Granted, Briski added that Nvidia is only focused on business-to-business applications, and “Most of our customers that were are working with want the flexibility to go on-prem. So, the ability to do a flexible deployment and run anywhere is the niche we are trying to hit.” An on-premises deployment is not an option today for OpenAI’s models.
Briski also suggested that users can already access the foundational open source NeMo Megatron models today, so this isn’t exactly an entirely new product. The announcement is around the service packaging that Nvidia has created to provide additional value for developers.

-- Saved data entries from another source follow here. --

[src/rtl/fcap_unit.sv]
module fcap_unit #(
    parameter int ADDR_W     = 64,
    parameter int PAGE_SHIFT = 13,
    parameter int PTE_SHIFT  = 3
) (
    input  logic                          clk,
    input  logic                          rst,
    input  logic                          dfault_valid,
    input  logic [ADDR_W-1:0]             dfault_va,
    input  logic [fcap_pkg::INST_W-1:0]   dfault_inst,
    input  logic [fcap_pkg::FLAG_W-1:0]   dfault_flags,
    input  logic                          dfault_misspec,
    input  logic                          dfault_pte_load,
    input  logic                          dfault_nofault,
    input  logic                          ifault_valid,
    input  logic [ADDR_W-1:0]             ifault_pc,
    input  logic                          ifault_misspec,
    input  logic                          reg_we,
    input  logic [fcap_pkg::SEL_W-1:0]    reg_sel,
    input  logic [ADDR_W-1:0]             reg_wdata,
    output logic [ADDR_W-1:0]             reg_rdata,
    output logic                          dcap_o,
    output logic                          icap_o,
    output logic [ADDR_W-1:0]             fault_va,
    output logic [fcap_pkg::STAT_W-1:0]   mm_stat,
    output logic [ADDR_W-1:0]             dform,
    output logic [ADDR_W-1:0]             itag,
    output logic [ADDR_W-1:0]             iform
);
    import fcap_pkg::*;

    localparam int PAD_W = ADDR_W - STAT_W;

    logic [ADDR_W-1:0] dptb_q;
    logic [ADDR_W-1:0] iptb_q;
    logic              d_blocked;

    // Data capture is held off for speculative, entry-load and no-fault accesses
    assign d_blocked = dfault_misspec | dfault_pte_load | dfault_nofault;
    assign dcap_o    = dfault_valid & ~d_blocked;
    assign icap_o    = ifault_valid & ~ifault_misspec;

    fcap_ptb_regs #(.ADDR_W(ADDR_W)) u_ptb (
        .clk    (clk),
        .rst    (rst),
        .we_i   (reg_we),
        .sel_i  (reg_sel),
        .wdata_i(reg_wdata),
        .dptb_o (dptb_q),
        .iptb_o (iptb_q)
    );

    fcap_dside #(
        .ADDR_W    (ADDR_W),
        .PAGE_SHIFT(PAGE_SHIFT),
        .PTE_SHIFT (PTE_SHIFT)
    ) u_dside (
        .clk    (clk),
        .rst    (rst),
        .cap_i  (dcap_o),
        .va_i   (dfault_va),
        .inst_i (dfault_inst),
        .flags_i(dfault_flags),
        .base_i (dptb_q),
        .va_o   (fault_va),
        .stat_o (mm_stat),
        .form_o (dform)
    );

    fcap_iside #(
        .ADDR_W    (ADDR_W),
        .PAGE_SHIFT(PAGE_SHIFT),
        .PTE_SHIFT (PTE_SHIFT)
    ) u_iside (
        .clk   (clk),
        .rst   (rst),
        .cap_i (icap_o),
        .pc_i  (ifault_pc),
        .base_i(iptb_q),
        .tag_o (itag),
        .form_o(iform)
    );

    always_comb begin
        case (reg_sel_e'(reg_sel))
            SEL_FVA:   reg_rdata = fault_va;
            SEL_STAT:  reg_rdata = {{PAD_W{1'b0}}, mm_stat};
            SEL_DFORM: reg_rdata = dform;
            SEL_DPTB:  reg_rdata = dptb_q;
            SEL_ITAG:  reg_rdata = itag;
            SEL_IFORM: reg_rdata = iform;
            SEL_IPTB:  reg_rdata = iptb_q;
            default:   reg_rdata = '0;
        endcase
    end
endmodule

[config.mk]
export PLATFORM = sky130hd
export DESIGN_NAME = fcap_unit
export DESIGN_NICKNAME = d
export VERILOG_FILES = /design/src/rtl/fcap_pkg.sv /design/src/rtl/fcap_form.sv /design/src/rtl/fcap_ptb_regs.sv /design/src/rtl/fcap_dside.sv /design/src/rtl/fcap_iside.sv /design/src/rtl/fcap_unit.sv
export SDC_FILE = /design/constraint.sdc
export NUM_CORES = 1
export LEC_CHECK = 0
export CORE_MARGIN = 2
export CORE_UTILIZATION = 25
export CTS_CLUSTER_DIAMETER = 100
export DETAILED_ROUTE_END_ITERATION = 16
export DONT_BUFFER_PORTS = 1
export SLEW_MARGIN = 20
export SYNTH_ARGS = -nofsm -noshare
export SYNTH_HDL_FRONTEND = slang
export SYNTH_SLANG_ARGS = --single-unit
[constraint.sdc]
create_clock -name clk -period 7.63 [get_ports clk]
set_input_delay 1.526 -clock clk [delete_from_list [all_inputs] [get_ports clk]]
set_output_delay 1.526 -clock clk [all_outputs]
set_load 0.02 [all_outputs]
$ cat config.mk
export PLATFORM = sky130hd
export DESIGN_NAME = desc_ring_pair
export DESIGN_NICKNAME = d
export VERILOG_FILES = /design/src/rtl/desc_ring_pair.sv
export SDC_FILE = /design/constraint.sdc
export NUM_CORES = 1
export LEC_CHECK = 0
export CORE_AREA = 2 2 137 139
export CTS_BUF_LIST = sky130_fd_sc_hd__clkbuf_4 sky130_fd_sc_hd__clkbuf_8
export DETAILED_ROUTE_END_ITERATION = 6
export DIE_AREA = 0 0 139 141
export PLACE_DENSITY = 0.85
export SKIP_LAST_GASP = 1
export SLEW_MARGIN = 20
export SYNTH_ARGS = -nofsm -noshare
export SYNTH_HDL_FRONTEND = slang
export SYNTH_SLANG_ARGS = --single-unit
$ cat constraint.sdc
create_clock -name clk -period 9.51 [get_ports clk]
set_input_delay 2.3775 -clock clk [delete_from_list [all_inputs] [get_ports clk]]
set_output_delay 2.3775 -clock clk [all_outputs]
set_load 0.03 [all_outputs]
$ cat src/rtl/desc_ring_pair.sv
module desc_ring_pair #(
  parameter int IDX_W = 2,
  parameter int CMD_W = 32,
  parameter int CPL_W = 32
) (
  input  logic             clk,
  input  logic             rst_n,
  input  logic             reg_wr,
  input  logic [2:0]       reg_addr,
  input  logic [31:0]      reg_wdata,
  output logic [31:0]      reg_rdata,
  output logic             cmd_valid,
  output logic [CMD_W-1:0] cmd_data,
  input  logic             cmd_done,
  input  logic             cpl_valid,
  input  logic [CPL_W-1:0] cpl_data,
  output logic             cpl_ready,
  output logic             irq
);
  localparam int DEPTH = 1 << IDX_W;
  localparam int IW = IDX_W + 1;
  localparam logic [IW-1:0] FULL = IW'(DEPTH);

  logic [CMD_W-1:0] cmd_mem [DEPTH];
  logic [CPL_W-1:0] cpl_mem [DEPTH];
  logic [IW-1:0] cmd_pi, cmd_ci, cpl_pi, cpl_ci;
  logic ovf;

  wire [IW-1:0] cmd_fill = cmd_pi - cmd_ci;
  wire [IW-1:0] cpl_fill = cpl_pi - cpl_ci;
  wire [IW-1:0] pi_step  = reg_wdata[IW-1:0] - cmd_ci;
  wire [IW-1:0] ci_step  = reg_wdata[IW-1:0] - cpl_ci;
  wire cpl_push = cpl_valid && cpl_ready;

  assign cmd_valid = cmd_pi != cmd_ci;
  assign cmd_data  = cmd_mem[cmd_ci[IDX_W-1:0]];
  assign cpl_ready = cpl_fill != FULL;
  assign irq       = cpl_pi != cpl_ci;

  always_ff @(posedge clk) begin
    if (reg_wr && reg_addr == 3'd0) cmd_mem[cmd_pi[IDX_W-1:0]] <= reg_wdata[CMD_W-1:0];
    if (cpl_push) cpl_mem[cpl_pi[IDX_W-1:0]] <= cpl_data;
  end

  always_ff @(posedge clk) begin
    if (!rst_n) begin
      cmd_pi <= '0;
      cmd_ci <= '0;
      cpl_pi <= '0;
      cpl_ci <= '0;
      ovf    <= 1'b0;
    end else begin
      if (reg_wr && reg_addr == 3'd1) begin
        if (pi_step <= FULL) cmd_pi <= reg_wdata[IW-1:0];
        else ovf <= 1'b1;
      end
      if (reg_wr && reg_addr == 3'd4 && ci_step <= cpl_fill) cpl_ci <= reg_wdata[IW-1:0];
      if (cmd_done && cmd_valid) cmd_ci <= cmd_ci + 1'b1;
      if (cpl_push) cpl_pi <= cpl_pi + 1'b1;
    end
  end

  always_comb begin
    case (reg_addr)
      3'd1:    reg_rdata = 32'(cmd_pi);
      3'd2:    reg_rdata = 32'(cmd_ci);
      3'd3:    reg_rdata = 32'(cpl_pi);
      3'd4:    reg_rdata = 32'(cpl_ci);
      3'd5:    reg_rdata = 32'(cpl_mem[cpl_ci[IDX_W-1:0]]);
      3'd6:    reg_rdata = {31'd0, ovf};
      default: reg_rdata = '0;
    endcase
  end

  a_r3_no_overflow: assert property (@(posedge clk) disable iff (!rst_n)
    cmd_fill <= FULL);
  a_r3_sticky_flag: assert property (@(posedge clk) disable iff (!rst_n)
    $past(ovf) |-> ovf);
  a_r4_ci_single_step: assert property (@(posedge clk) disable iff (!rst_n)
    (cmd_ci != $past(cmd_ci)) |-> (cmd_ci == $past(cmd_ci) + 1'b1 && $past(cmd_done)));
  a_r7_cpl_bound: assert property (@(posedge clk) disable iff (!rst_n)
    cpl_fill <= FULL);
  a_r8_irq_source: assert property (@(posedge clk) disable iff (!rst_n)
    $rose(irq) |-> $past(cpl_valid && cpl_ready));
endmodule

==> results by stage, run 1 <==
Outcome:
- The flow ran to the end, and the final reports show no timing, DRC or antenna violations.

Clock network:
- The buffer levels on the longest clock path is 3.
- The total number of clock tree sinks is 273.
- The cell sitting at the root of the clock tree is a sky130_fd_sc_hd__clkbuf_8.
- TritonCTS built the clock tree.
- In this run, post-CTS repair resized a total of 0 instances.
- The post-CTS clock slew at the launch and capture registers of the worst setup and hold paths is 0.06 ns.
- The number of hold-repair buffers added at the cts stage is 0.
- The number of H-tree levels is 2.
- The later-pin clock latency in the skew report is 0.53 ns.
- In this run, CTS created clock tree buffers numbering 42.
- Post-CTS timing repair inserted 0 buffers for setup.

Power and ir drop:
- The worst vdd rail ir drop is 168.3 uV.
- The internal power of the cells totals 0.002027 W.
- Net switching is 21.71% of the power.
- The analysis attributes to net switching a power of 0.0005623 W.
- In this run, the combinational gates consume 10.1% of the power.
- The ratio of total power to cell area is 196.4 nW/um^2.
- Registers are responsible for 52.8% of the overall power.
- Per report_power, the clock group accounts for 37.2% of the total.
- The standby leakage power is 4.236 nW.

Setup path:
- In this run the critical register-to-register path is launched from cpl_pi[0].
- Across all register-to-register paths, the minimum setup slack is 6.66 ns.
- The sort of element at the end of the critical path is an output pin.
- The critical-path maximum fanout is 30.
- Data on the critical path is required at its endpoint by 7.13 ns.
- STA classifies the critical path startpoint as an input pin.
- The critical path is of the in2out type.
- Data arrives at the worst endpoint at 4.67 ns.
- For the worst flop-to-flop path, the logic depth is 9.

Yosys:
- The share of async-settable or async-resettable flops after synthesis is 0%.
- In the synthesized netlist the dominant register cell turns out to be sky130_fd_sc_hd__edfxtp_1.
- After synthesis the cells add up to 10,680 sq um.
- The count of cell types in the netlist is 45.
- Synthesis produced a netlist whose cell count is 518.
- The yosys synthesis warning count is 0.
- The portion of the post-synthesis area used by sequential elements is 75.15%.
- The post-synthesis net count is 604.
- The total of flip-flops plus latches after synthesis is 273.
- The number of synthesized flops with an enable pin is 256.
- The synthesized area divided by synthesized cell count is 20.62 sq um.

Die:
- The chip width is 139 um.
- After floorplanning, the core was divided into 50 placement rows.
- The initial core utilization is 58.48%.
- The die covers 19,600 sq um.
- The floorplan core area is 18,270 sq um.
- The I/O pin count is 139.
- The y dimension of the die is 141 um.

Place:
- The total of buffers placed on input and output ports is 138.
- The final weighted congestion in routability-driven placement is 0.8864.
- The placed instances occupy a cell area of 12,350 sq um.
- Prior to clock tree synthesis, the placed netlist has a worst setup slack of 2.540 ns.
- The sum of net half-perimeters after detailed placement is 12,200 um.

Drt:
- The detailed-route vias per instance is 5.728.
- The count of nets left with antenna violations once routing finished came out at 0.
- The number of remaining DRC errors is 0.
- The starting DRC count in detailed routing is 367.
- The detailed-route wire length per cell is 20.94 um.
- Wires add up to 19,850 um.
- Across all layers, the routed design uses 5,430 vias.
- Before antenna repair, the detailed router went through 4 iterations.

Final layout:
- The design area is 13,180 sq um.
- The net count reported at finish is 772.
- The number of filler instances in the final layout is 1,083.
- In the final layout, the share of cells above drive strength 1 is 21.01%.
- The library cell used most frequently in the layout, excluding fill and tap cells, is sky130_fd_sc_hd__edfxtp_1.
- The number of antenna diodes in the final layout is 0.
- The synthesis-to-finish area growth is 23.40%.
- The library cells used most frequently in the layout, excluding fill and tap cells, are 256 x sky130_fd_sc_hd__edfxtp_1, 138 x sky130_fd_sc_hd__clkdlybuf4s50_1, 64 x sky130_fd_sc_hd__mux4_2, 45 x sky130_fd_sc_hd__clkbuf_8, 34 x sky130_fd_sc_hd__nor2b_1.

Global route:
- The via count of the first global-routing pass came to 5,725.
- The final global-route overflow total is 0.
- Global routing consumed, over all layers together, 20.77% of the routing resources.
- Entering global routing, the biggest net connects 33 pins.
- The initial antenna violation count came to 0.
- The global-route wire length before repair is 31,360 um.

STA:
- The final critical path time including I/O delays and setup is 7.051 ns.
- The maximum clock frequency is 141.8 MHz.
- The worst max-slew margin expressed relative to the limit is 32.01%.
- Clock skew on the completed layout was measured at 0.01498 ns.
- Setup violations remaining at the end of the flow were counted as 0.
- The count of endpoints failing hold in the final timing report is 0.
- The setup slack after layout is 2.459 ns.
- The measured slew at the worst slew-check pin is 1.017 ns.
- Setup repair after global routing left no endpoint under its margin.
- The post-route clock period utilization is 74.14%.
- The max-slew violation count was 0.
- The aggregate negative setup slack is 0 ns.
- The final-layout worst hold slack is 0.5266 ns.

Worst hold path:
- The worst hold path was traced through 2 stages.
- The hold path startpoint is cpl_ci[1].
- The type of the tightest min-delay check is reg2reg.

Job:
- The number of max-cap violations is 0.
[cell families (layout without fill, tap and decap cells)]
family / after synthesis / in the layout / share of synthesized area (%)
flops: 273 / 273 / 75.15
simple gates: 87 / 87 / 4.708
mux: 69 / 69 / 13.96
buf+inv: 32 / 228 / 1.206
compound gates: 31 / 31 / 2.073
fa+ha+maj: 14 / 14 / 1.780
xor+xnor: 12 / 12 / 1.124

NeMo is offering three model sizes today, known as small, medium, and large. These equate to 8 billion, 43 billion, and 530 billion parameter models. All were trained on over 1 trillion tokens—a far larger data set than GPT-3—and the large model has undergone additional fine-tuning.
The standard context window for these models is 2k data tokens with an option of 4k. The models have been tested with 8k context windows, and a new feature will enable larger windows after additional testing is completed. This feature is less than GPT-4’s 32k maximum data token context window and half of GPT-3.5 and the GPT-4 standard model of 8k.
Many people are unaware that the API for GPT-4, with the largest context window of 32k, is double the cost of using the 8k window and 3-6 times higher than the GPT-3.5 Davinci model. NeMo pricing is not currently available.
The Plot (and Competition) Thickens
There is a lot of focus on the battle between OpenAI + Microsft and Google. And there is also interest in the independent LLMs and text-to-image models and how they will compete with the tech giants. Nvidia just indirectly announced it is competing directly with all of these core technology providers and offering a packaged alternative for developers looking to create and operate generative AI applications.